The report, which had been commissioned by the Norwegian Ministry of Culture and Equality and was published Thursday, said that since 2015, there has been little change in the wage differences between women and men performing the same work.
“I find it completely unacceptable that women and men who have the same job, the same experience and the same competence, end up with different salaries," Culture and Equality Minister Lubna Jaffery told Norwegian news agency NTB.
The report by the Institute for Social Research, concluded that women who work in the same sector, industry and profession, have the same length of education and experience and similar job size, earn 8% less than men. If women also have the same professional title and employer, they earn 6% less than men.
“An important explanation is that men and women work in different parts of the labor market with different wage levels,” the 122-page Norwegian report said.
“We show how the wage gap varies across sectors, industries, education groups, occupations and labor market regions,” it said. “We find that women on average have longer education than men, but within fields of study with lower wages.
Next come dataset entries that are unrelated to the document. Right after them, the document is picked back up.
$ cat config.mk
export PLATFORM = sky130hd
export DESIGN_NAME = div_top
export DESIGN_NICKNAME = d
export VERILOG_FILES = /design/src/div_pkg.sv /design/src/div_ctrl.sv /design/src/div_datapath.sv /design/src/div_sign_fix.sv /design/src/div_top.sv
export SDC_FILE = /design/constraint.sdc
export NUM_CORES = 1
export LEC_CHECK = 0
export ABC_AREA = 1
export BUFFER_PORTS_ARGS = -buffer_cell sky130_fd_sc_hd__buf_2
export CAP_MARGIN = 25
export CORE_MARGIN = 8
export CORE_UTILIZATION = 45
export CTS_CLUSTER_DIAMETER = 200
export DETAILED_ROUTE_END_ITERATION = 6
export PLACE_DENSITY = 0.74
export REMOVE_ABC_BUFFERS = 1
export SYNTH_ARGS = -nofsm -noshare
export SYNTH_HDL_FRONTEND = slang
export SYNTH_SLANG_ARGS = --single-unit
$ cat constraint.sdc
create_clock -name clk -period 5.4 [get_ports clk]
set_input_delay 1.08 -clock clk [delete_from_list [all_inputs] [get_ports clk]]
set_output_delay 1.08 -clock clk [all_outputs]
set_load 0.01 [all_outputs]
$ cat src/div_pkg.sv
/* Widths, vector types, request format and phase encoding of the iterative divider.
   Every divider module imports this package by wildcard in its header */
package div_pkg;

   localparam int XLEN       = 32;
   localparam int EXT_W      = XLEN + 1;   // One guard bit for the sign
   localparam int COUNT_W    = 6;
   localparam int QUOT_STEPS = XLEN;       // One quotient bit per cycle

   // Operands and results
   typedef logic [XLEN-1:0]    xlen_t;

   // Partial remainder, divisor and shifting quotient
   typedef logic [EXT_W-1:0]   ext_t;

   typedef logic [COUNT_W-1:0] count_t;

   // One divide request as presented with the start strobe
   typedef struct packed {
      xlen_t dividend;
      xlen_t divisor;
      logic  unsign;   // Both operands unsigned
      logic  rem;      // Return remainder instead of quotient
   } div_req_t;

   // Sequencer phases
   typedef enum logic [1:0] {
      IDLE   = 2'b00,
      ITER   = 2'b01,   // One quotient bit per cycle
      REMFIX = 2'b10    // Final add-back for a negative remainder
   } div_phase_e;

   // Two's complement of an operand-wide value
   function automatic xlen_t neg_xlen(xlen_t v);
      return ~v + 1'b1;
   endfunction

endpackage

$ cat src/div_ctrl.sv
/* Divider sequencer. Accepts a start strobe while idle, steps through the
   ITER and REMFIX phases and reports busy and done to the outside */
`timescale 1ns/1ps

module div_ctrl
   import div_pkg::*;
(
   input  logic       clk,
   input  logic       arst_n,
   input  logic       start,
   input  logic       flush,
   input  logic       req_rem,
   output logic       load,
   output div_phase_e phase,
   output logic       first_step,
   output logic       rem_op,
   output logic       busy,
   output logic       done
);

   div_phase_e phase_nxt;
   count_t     count;
   logic       last_step;

   assign busy = (phase != IDLE);

   // A flush in the same cycle cancels the new request as well
   assign load = start & ~busy & ~flush;

   assign first_step = (phase == ITER) && (count == '0);
   assign last_step  = (phase == ITER) && (count == count_t'(QUOT_STEPS - 1));

   // Quotient finishes on the last step, remainder one cycle later
   assign done = ~flush & ((last_step & ~rem_op) | (phase == REMFIX));

   always_comb begin
      phase_nxt = phase;
      case (phase)
         IDLE: begin
            if (load) begin
               phase_nxt = ITER;
            end
         end
         ITER: begin
            if (last_step) begin
               phase_nxt = rem_op ? REMFIX : IDLE;
            end
         end
         REMFIX: begin
            phase_nxt = IDLE;   // Always a single cycle
         end
         default: begin
            phase_nxt = IDLE;
         end
      endcase

      // Cancel whatever is running
      if (flush) begin
         phase_nxt = IDLE;
      end
   end

   always_ff @(posedge clk or negedge arst_n) begin
      if (!arst_n) begin
         phase <= IDLE;
      end else begin
         phase <= phase_nxt;
      end
   end

   // Iteration count, stops at QUOT_STEPS once the steps are through
   always_ff @(posedge clk or negedge arst_n) begin
      if (!arst_n) begin
         count <= '0;
      end else if (load) begin
         count <= '0;
      end else if (phase == ITER) begin
         count <= count + 1'b1;
      end
   end

   // Remainder flag held for the whole operation
   always_ff @(posedge clk or negedge arst_n) begin
      if (!arst_n) begin
         rem_op <= 1'b0;
      end else if (load) begin
         rem_op <= req_rem;
      end
   end

   a_count_range: assert property (@(posedge clk) disable iff (!arst_n)
      count <= count_t'(QUOT_STEPS))
      else $error("iteration count beyond %0d", QUOT_STEPS);

   // Done only while busy, and busy drops right after it
   a_done_ends_busy: assert property (@(posedge clk) disable iff (!arst_n)
      done |=> $fell(busy))
      else $error("done without busy falling on the next edge");

   a_no_start_busy: assert property (@(posedge clk) disable iff (!arst_n)
      start |-> !busy)
      else $error("start while busy is ignored");

endmodule

$ cat src/div_datapath.sv
/* Non-restoring divide datapath holding the quotient, partial remainder and divisor.
   Loads on load, steps once per ITER cycle and adds the divisor back in REMFIX */
`timescale 1ns/1ps

module div_datapath
   import div_pkg::*;
(
   input  logic       clk,
   input  logic       arst_n,
   input  logic       load,
   input  logic       first_step,
   input  div_phase_e phase,
   input  div_req_t   req,
   input  logic       neg_dividend,
   input  logic       divisor_compl,
   input  logic       sign_active,
   output xlen_t      raw_quot,
   output xlen_t      raw_rem
);

   // Dividend bits leave at the top, quotient bits enter at the bottom
   ext_t  q_ff;
   ext_t  a_ff;       // Partial remainder, two's complement
   ext_t  m_ff;       // Divisor, sign bit settled in the first step
   ext_t  q_eff;
   ext_t  m_eff;
   ext_t  a_base;
   ext_t  addend;
   ext_t  a_sum;
   xlen_t dividend_mag;
   logic  iter;
   logic  fix;
   logic  add;

   assign iter = (phase == ITER);
   assign fix  = (phase == REMFIX);

   // Magnitude of a negative signed dividend, used once before the first shift
   assign dividend_mag = neg_xlen(q_ff[EXT_W-1:1]);
   assign q_eff        = (first_step && neg_dividend) ? {dividend_mag, q_ff[0]} : q_ff;

   // Sign extension only for a signed op with a nonzero divisor
   assign m_eff = first_step ? {sign_active & m_ff[XLEN-1], m_ff[XLEN-1:0]} : m_ff;

   /* Subtract while the remainder is non-negative, add while negative.
      A negative divisor already carries its sign, so the choice flips */
   assign add = (fix | a_ff[XLEN]) ^ divisor_compl;

   // Shift the next dividend bit in, except in the add-back cycle
   assign a_base = fix ? a_ff : {a_ff[XLEN-1:0], q_eff[XLEN]};
   assign addend = add ? m_eff : ~m_eff;
   assign a_sum  = a_base + addend + {{XLEN{1'b0}}, ~add};   // Carry-in completes the subtract

   always_ff @(posedge clk) begin
      if (load) begin
         q_ff <= {req.dividend, 1'b0};
         a_ff <= '0;
         m_ff <= {1'b0, req.divisor};
      end else if (iter) begin
         q_ff <= {q_eff[XLEN-1:0], ~a_sum[XLEN]};   // New bit is the inverted sign
         a_ff <= a_sum;
         if (first_step) begin
            m_ff <= m_eff;
         end
      end else if (fix && a_ff[XLEN]) begin
         a_ff <= a_sum;   // Negative remainder gets the divisor back
      end
   end

   assign raw_quot = q_ff[XLEN-1:0];
   assign raw_rem  = a_ff[XLEN-1:0];

   a_phase_legal: assert property (@(posedge clk) disable iff (!arst_n)
      phase inside {IDLE, ITER, REMFIX})
      else $error("phase outside its encoding");

endmodule

$ cat src/div_sign_fix.sv
/* Sign handling of the divider. Captures the operand signs at load, steers the
   datapath and turns the raw quotient or remainder into the signed result */
`timescale 1ns/1ps

module div_sign_fix
   import div_pkg::*;
(
   input  logic     clk,
   input  logic     arst_n,
   input  logic     load,
   input  div_req_t req,
   input  logic     rem_op,
   input  xlen_t    raw_quot,
   input  xlen_t    raw_rem,
   output logic     neg_dividend,
   output logic     divisor_compl,
   output logic     sign_active,
   output xlen_t    result
);

   logic  dividend_neg_ff;
   logic  divisor_neg_ff;
   logic  sign_ff;          // Signed op with nonzero divisor
   logic  quot_neg;
   xlen_t quot_fix;
   xlen_t rem_fix;

   // Division by zero runs unsigned, giving all ones and the dividend
   always_ff @(posedge clk or negedge arst_n) begin
      if (!arst_n) begin
         dividend_neg_ff <= 1'b0;
         divisor_neg_ff  <= 1'b0;
         sign_ff         <= 1'b0;
      end else if (load) begin
         dividend_neg_ff <= req.dividend[XLEN-1];
         divisor_neg_ff  <= req.divisor[XLEN-1];
         sign_ff         <= ~req.unsign & (req.divisor != '0);
      end
   end

   assign sign_active   = sign_ff;
   assign neg_dividend  = sign_ff & dividend_neg_ff;
   assign divisor_compl = sign_ff & divisor_neg_ff;

   // Quotient negative when the signs differ
   assign quot_neg = sign_ff & (dividend_neg_ff ^ divisor_neg_ff);
   assign quot_fix = quot_neg ? neg_xlen(raw_quot) : raw_quot;

   // Remainder takes the sign of the dividend
   assign rem_fix = neg_dividend ? neg_xlen(raw_rem) : raw_rem;

   assign result = rem_op ? rem_fix : quot_fix;

endmodule

$ cat src/div_top.sv
/* Top level of the 32-bit iterative divider with start, flush, busy and done.
   Ties the sequencer, the datapath and the sign unit together */
`timescale 1ns/1ps

module div_top
   import div_pkg::*;
(
   input  logic     clk,
   input  logic     arst_n,
   input  logic     start,
   input  div_req_t req,
   input  logic     flush,
   output logic     busy,
   output logic     done,
   output xlen_t    result
);

   logic       load;
   logic       first_step;
   logic       rem_op;
   div_phase_e phase;
   logic       neg_dividend;
   logic       divisor_compl;
   logic       sign_active;
   xlen_t      raw_quot;
   xlen_t      raw_rem;

   div_ctrl u_ctrl (
      .clk        (clk),
      .arst_n     (arst_n),
      .start      (start),
      .flush      (flush),
      .req_rem    (req.rem),
      .load       (load),
      .phase      (phase),
      .first_step (first_step),
      .rem_op     (rem_op),
      .busy       (busy),
      .done       (done)
   );

   div_datapath u_datapath (
      .clk           (clk),
      .arst_n        (arst_n),
      .load          (load),
      .first_step    (first_step),
      .phase         (phase),
      .req           (req),
      .neg_dividend  (neg_dividend),
      .divisor_compl (divisor_compl),
      .sign_active   (sign_active),
      .raw_quot      (raw_quot),
      .raw_rem       (raw_rem)
   );

   div_sign_fix u_sign_fix (
      .clk           (clk),
      .arst_n        (arst_n),
      .load          (load),
      .req           (req),
      .rem_op        (rem_op),
      .raw_quot      (raw_quot),
      .raw_rem       (raw_rem),
      .neg_dividend  (neg_dividend),
      .divisor_compl (divisor_compl),
      .sign_active   (sign_active),
      .result        (result)
   );

endmodule

### Word-level counts from Yosys, hierarchy flattened

Cells that the tools add are included.

| word-level totals | value |
|---|---|
| bits in registers | 111 |
| bits of input ports | 70 |
| word-level logic and storage cells | 80 |
| output and inout port bits | 34 |

| operators by class | value |
|---|---|
| equal/unequal tests | 5 |
| bitwise operators | 23 |
| $add $sub $neg | 6 |
| muxes and demuxes | 21 |
| reduce and logical (&&, ||, !) cells | 14 |

Operator list:

| operator | count |
|---|---|
| $mux W33 | 8 |
| $mux W32 | 6 |
| $add A32 B1 Y32 const B | 3 |
| $not A32 Y32 | 3 |
| $add A33 B1 Y33 | 1 |
| $add A33 B33 Y33 | 1 |
| $not A33 Y33 | 1 |
| $reduce_bool A32 Y1 | 1 |
| $mux W6 | 2 |
| $and A1 B1 Y1 | 9 |
| $mux W2 | 4 |
| $reduce_bool A2 Y1 | 4 |
| $add A6 B1 Y6 const B | 1 |
| $eq A6 B5 Y1 const B | 1 |
| $logic_not A6 Y1 | 1 |
| $ne A3 B3 Y1 const B | 2 |
| $not A1 Y1 | 6 |
| $reduce_and A2 Y1 | 3 |
| $logic_and A1 B1 Y1 | 4 |
| $pmux W2 S2 | 1 |
| $eq A2 B1 Y1 const B | 1 |
| $eq A2 B2 Y1 const B | 1 |
| $logic_not A2 Y1 | 1 |
| $or A1 B1 Y1 | 2 |
| $xor A1 B1 Y1 | 2 |

### Longest topological paths before layout

Gate-level depths: netlist of run 1.

| logic depth | value |
|---|---|
| word-level depth | 10 |
| mapped depth | 28 |
| depth with buffers taken out | 28 |

### Modules after synthesis

Synthesis of run 1 repeated with hierarchy kept, for this count alone.

| second synthesis, totals | value |
|---|---|
| cell total of the unflattened synthesis | 1,620 |
| area, all modules | 10,445.0 µm² |

By module, submodules not included:

| module | times used | cells an instance | area an instance (µm²) |
|---|---|---|---|
| div_datapath | 1 | 990 | 7,369.6 |
| div_sign_fix | 1 | 556 | 2,528.7 |
| div_ctrl | 1 | 74 | 546.8 |

### Least setup slack after synthesis of run 1

Ideal clock, no wire load.

| path | value |
|---|---|
| kind | flip-flop to flip-flop |
| start | register u_ctrl.phase[0] |
| end | register u_datapath.a_ff[28] |
| data required time | 5.289 ns |
| arrival | 3.271 ns |
| setup slack | 2.018 ns |
| cell stages (with the launch flop) | 23 |
| cell sequence | dfrtp_1 -> nor2_1 -> nor2_1 -> or2_1 -> nand2_1 -> buf_2 -> xnor2_1 -> inv_1 -> fa_1 -> nand3_1 -> nand2_1 -> a21oi_1 -> o21ai_2 -> a21boi_1 -> o21ai_2 -> a21boi_1 -> o21ai_0 -> nand2_1 -> nand2_1 -> nand2_1 -> nand3_1 -> nand3_1 -> inv_1 |

| on the way | value |
|---|---|
| cells in the longest elaborated chain, start to end | 9 |
| elaborated cells on any way between the ends | 20 |

RTL lines:

| element | RTL line | RTL |
|---|---|---|
| from (decl) | div_ctrl.sv:14 | `output div_phase_e phase,` |
| from (signal assigned) | div_ctrl.sv:67 | `phase <= phase_nxt;` |
| $eq A2 B1 Y1 | div_ctrl.sv:30, div_datapath.sv:35 |  |
| $logic_and A1 B1 Y1 | div_ctrl.sv:30 | `assign first_step = (phase == ITER) && (count == '0);` |
| $logic_and A1 B1 Y1 | div_datapath.sv:40 | `assign q_eff = (first_step && neg_dividend) ? {dividend_mag, q_ff[0]} : q_ff;` |
| $mux W33 | div_datapath.sv:40 |  |
| $mux W33 | div_datapath.sv:50 | `assign a_base = fix ? a_ff : {a_ff[XLEN-1:0], q_eff[XLEN]};` |
| $add A33 B33 Y33 | div_datapath.sv:52 | `assign a_sum = a_base + addend + {{XLEN{1'b0}}, ~add};` |
| $add A33 B1 Y33 | div_datapath.sv:52 |  |
| $mux W33 | div_datapath.sv:65 | `end else if (fix && a_ff[XLEN]) begin` |
| $mux W33 | div_datapath.sv:59 | `end else if (iter) begin` |
| to (signal assigned) | div_datapath.sv:61 | `a_ff <= a_sum;` |
| to (signal assigned) | div_datapath.sv:66 | `a_ff <= a_sum;` |
| to (decl) | div_datapath.sv:23 | `ext_t a_ff;` |

Parallel ways exist; a longest one is shown, timed or not. The select of a mux whose other input is x is not followed.
A chain may end at the register's enable or synchronous reset.

### Worst setup path in the final report of run 1

| path | value |
|---|---|
| start | register u_datapath.a_ff[0] |
| end | output result[28] |

| on the way | value |
|---|---|
| cells in the longest elaborated chain, start to end | 4 |

RTL lines:

| element | RTL line | RTL |
|---|---|---|
| $not A32 Y32 | div_pkg.sv:35 | `return ~v + 1'b1;` |
| $add A32 B1 Y32 | div_pkg.sv:35 |  |
| $mux W32 | div_sign_fix.sv:50 | `assign rem_fix = neg_dividend ? neg_xlen(raw_rem) : raw_rem;` |
| $mux W32 | div_sign_fix.sv:52 | `assign result = rem_op ? rem_fix : quot_fix;` |
| to (decl) | div_top.sv:15 | `output xlen_t result` |

No other way between the ends.

==> results of run 1 <==
-- layer usage --
metal	track usage, %	vias to the layer above
met5	0	-
met1	29.2	4404
li1	-	4845
met4	7.15	0
met3	3.26	52
met2	35.7	391
-- flip-flops by register name (all words and copies together) (netlist names) --
name,count
u_datapath.a_ff,33
u_datapath.m_ff,33
u_datapath.q_ff,33
u_ctrl.count,6
u_ctrl.phase,2
u_ctrl.rem_op,1
u_sign_fix.dividend_neg_ff,1
u_sign_fix.divisor_neg_ff,1
u_sign_fix.sign_active,1
-- power breakdown --
part | internal, mW | total, mW | switching (mW)
clock network | 0.315 | 0.654 | 0.338
logic | 1.44 | 4.10 | 2.66
registers | 1.13 | 1.40 | 0.273
total | 2.89 | 6.16 | 3.27
-- per-stage QoR --
stage,hold slack (ns),std cells,TNS (ns),power (mW)
after global placement,0.468,1756,0,5.36
after detailed placement,0.504,1756,0,5.44
after CTS,0.522,1772,0,6.11
final,0.524,1773,0,6.16
after global routing,0.557,1773,0,6.72
after floorplan,0.446,1367,-0.723,4.34
-- cell type report --
class | count | area, um^2
Clock buffer | 9 | 225
Inverter | 233 | 875
Multi-Input combinational cell | 1023 | 5490
Timing Repair Buffer | 115 | 618
Clock inverter | 7 | 47.5
Sequential cell | 111 | 2920
Fill cell | 2120 | 10300
Tap cell | 275 | 344
-- worst paths after layout --
path / to
max: result[28]
min in group asynchronous: u_ctrl.count[3]
min: u_ctrl.count[2]
max reg2reg: u_datapath.a_ff[26]
max in group asynchronous: u_sign_fix.sign_active
min reg2reg: u_ctrl.count[2]
-- kinds of logic after synthesis --
group | Yosys count
AOI/OAI and AO/OA | 371
xor gates and xnor gates | 57
adders and majority gates | 37
buffers and inverters | 280
DFF | 111
and+or+nand+nor | 558
-- worst register-to-register path, delay by kind of cell (launching register included) --
kind	cells	cell delay [ns]
adders and majority gates	2	0.57
buffers and inverters	2	0.17
DFF	1	0.39
and+or+nand+nor	18	1.54
AOI/OAI and AO/OA	6	1.20
-- placed cells by master (no fill, tap or decap), types with 9 or more instances in the layout --
cell type and count:
buf_2 103, o21ai_0 187, nand3_1 45, nor2_2 10, nor3_1 31, dfxtp_1 35, inv_1 228, a21oi_1 105
o211ai_1 12, edfxtp_1 64, clkbuf_16 9, xnor2_1 40, dfrtp_1 12, nand2_1 264, nor4_1 19, nor2_1 140
ha_1 36, nand2_2 20, xor2_1 17, buf_4 11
The gap between men and women with equally long education is therefore larger than between all men and women.”
Norway, a country of 5.6 million, has often been described as at the forefront internationally in terms of gender equality and living standards. According to official Norwegian figures, about 70% of women participate in the workforce.
In October, the annual report from the U.S. Census Bureau said that in 2023, the gender wage gap between men and women working full-time widened year-over-year for the first time in 20 years. It said that women working full time earned 83 cents on the dollar compared to men in 2023, down from a historic high of 84 cents in 2022.